The beauty of recording the costs at such a low level is that one day someone is going to ask questions about this cost and that cost. Because you budgeted and tracked those costs in the General Ledger (GL), your answers are immediate and thus valuable for the person asking. And, because those financial transactions are in the GL, you should be able to access them anytime. In effect, you are paying it forward.
To the folks who don’t work in the Job Cost world, this whole process may seem like a waste of time; however, you might want to recall the old adage that time is money. If you are selling cars for a living, you might want to consider how much time it took to make your gross earnings on your next paycheck. How much time did you spend on each customer to whom you sold a car and compare that to the amount of time you spent to not sell a car?
The Facts
You are a construction company and you have a client who wants you to bid on a project. If you decide to accept it, your mission is to budget all the expenses and then track all the expenses, including payroll, to the customer, by the project and each phase of the job.
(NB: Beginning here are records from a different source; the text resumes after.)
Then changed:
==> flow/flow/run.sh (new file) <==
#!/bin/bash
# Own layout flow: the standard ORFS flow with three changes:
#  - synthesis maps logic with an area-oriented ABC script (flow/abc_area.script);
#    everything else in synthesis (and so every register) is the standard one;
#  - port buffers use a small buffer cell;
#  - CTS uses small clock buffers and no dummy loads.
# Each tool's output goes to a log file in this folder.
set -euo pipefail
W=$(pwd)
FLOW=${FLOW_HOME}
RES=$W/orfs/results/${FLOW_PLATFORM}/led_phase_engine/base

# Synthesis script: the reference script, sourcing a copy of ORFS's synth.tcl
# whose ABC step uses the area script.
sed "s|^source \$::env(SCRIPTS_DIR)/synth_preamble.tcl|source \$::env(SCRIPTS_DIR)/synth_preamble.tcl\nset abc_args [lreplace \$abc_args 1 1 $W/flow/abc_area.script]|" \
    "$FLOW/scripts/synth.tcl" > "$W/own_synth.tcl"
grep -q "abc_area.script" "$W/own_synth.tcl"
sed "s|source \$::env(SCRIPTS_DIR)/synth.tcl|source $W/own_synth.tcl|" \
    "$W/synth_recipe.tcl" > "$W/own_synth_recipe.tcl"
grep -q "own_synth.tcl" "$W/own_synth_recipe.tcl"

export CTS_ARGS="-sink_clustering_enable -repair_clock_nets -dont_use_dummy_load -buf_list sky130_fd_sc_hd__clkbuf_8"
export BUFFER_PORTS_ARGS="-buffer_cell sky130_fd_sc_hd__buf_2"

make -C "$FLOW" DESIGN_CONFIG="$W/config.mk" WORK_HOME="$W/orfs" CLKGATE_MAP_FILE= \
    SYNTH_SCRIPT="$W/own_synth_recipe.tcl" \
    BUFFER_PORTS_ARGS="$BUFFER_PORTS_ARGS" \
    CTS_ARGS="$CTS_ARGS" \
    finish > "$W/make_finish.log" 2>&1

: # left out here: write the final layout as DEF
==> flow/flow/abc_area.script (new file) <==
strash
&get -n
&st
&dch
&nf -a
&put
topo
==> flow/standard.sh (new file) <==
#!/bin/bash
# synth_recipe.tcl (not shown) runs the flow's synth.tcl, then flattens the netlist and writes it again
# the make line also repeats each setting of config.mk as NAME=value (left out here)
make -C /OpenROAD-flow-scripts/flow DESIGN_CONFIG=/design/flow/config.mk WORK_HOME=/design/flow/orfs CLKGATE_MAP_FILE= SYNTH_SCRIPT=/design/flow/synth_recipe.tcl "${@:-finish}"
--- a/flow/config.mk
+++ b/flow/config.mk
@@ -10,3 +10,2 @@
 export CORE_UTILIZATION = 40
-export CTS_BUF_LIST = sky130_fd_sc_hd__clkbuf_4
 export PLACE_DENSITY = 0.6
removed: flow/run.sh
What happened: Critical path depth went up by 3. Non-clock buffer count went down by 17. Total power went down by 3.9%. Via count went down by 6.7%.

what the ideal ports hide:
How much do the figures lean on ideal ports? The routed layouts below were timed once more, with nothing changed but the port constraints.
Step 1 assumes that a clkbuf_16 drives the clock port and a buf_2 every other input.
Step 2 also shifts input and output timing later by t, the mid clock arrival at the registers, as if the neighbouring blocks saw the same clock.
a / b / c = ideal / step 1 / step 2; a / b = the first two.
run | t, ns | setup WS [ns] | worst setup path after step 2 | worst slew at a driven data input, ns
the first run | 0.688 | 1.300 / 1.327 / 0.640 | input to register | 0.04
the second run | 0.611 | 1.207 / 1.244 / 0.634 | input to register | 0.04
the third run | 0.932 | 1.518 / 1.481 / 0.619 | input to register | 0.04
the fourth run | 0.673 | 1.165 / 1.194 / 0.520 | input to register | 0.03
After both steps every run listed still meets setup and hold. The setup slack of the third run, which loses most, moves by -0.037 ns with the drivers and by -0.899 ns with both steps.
Here is a solution using Plus & Minus Accounting Software
All Costs and Revenue amounts are entered into the accounts in the Budget section and those accounts are automatically shown in the recording section of the GL. At least this happens with Plus & Minus.
I will assume you treat all costs as Expenses and recognize the Revenue as it is invoiced according to the AIA (American Inst. of Architects) draws to the contract.
Because a project is more Cost intensive than Revenue intensive, I will start with the General Ledger (GL) Costs section and address the Revenue accounts later in Part 2.
Direct Costs
Direct Costs start with account number 5, which means all Direct Costs are recorded in the GL accounts starting with the number 5.
I segregate my expenses by type of customer.
I assigned account number 5010 for Government-related jobs and account number 5020 for non-Government related jobs. With Plus & Minus, you can have up to 99,999 GL accounts, but most big companies use under 500.
Now you proceed to a subaccount. With Plus & Minus, you have 999 million subaccounts available for each GL account to use, so don’t be afraid to be creative: just be consistent.
You assign a 3-digit number to your client; your customer’s name is the ABC company but internally you call this customer 897.
You assign a 3-digit number for the project for this client; this is project number 456 for this client.
You allow 3 digits for different phases of this project.
You allow 3 digits for different sub-phases of this project.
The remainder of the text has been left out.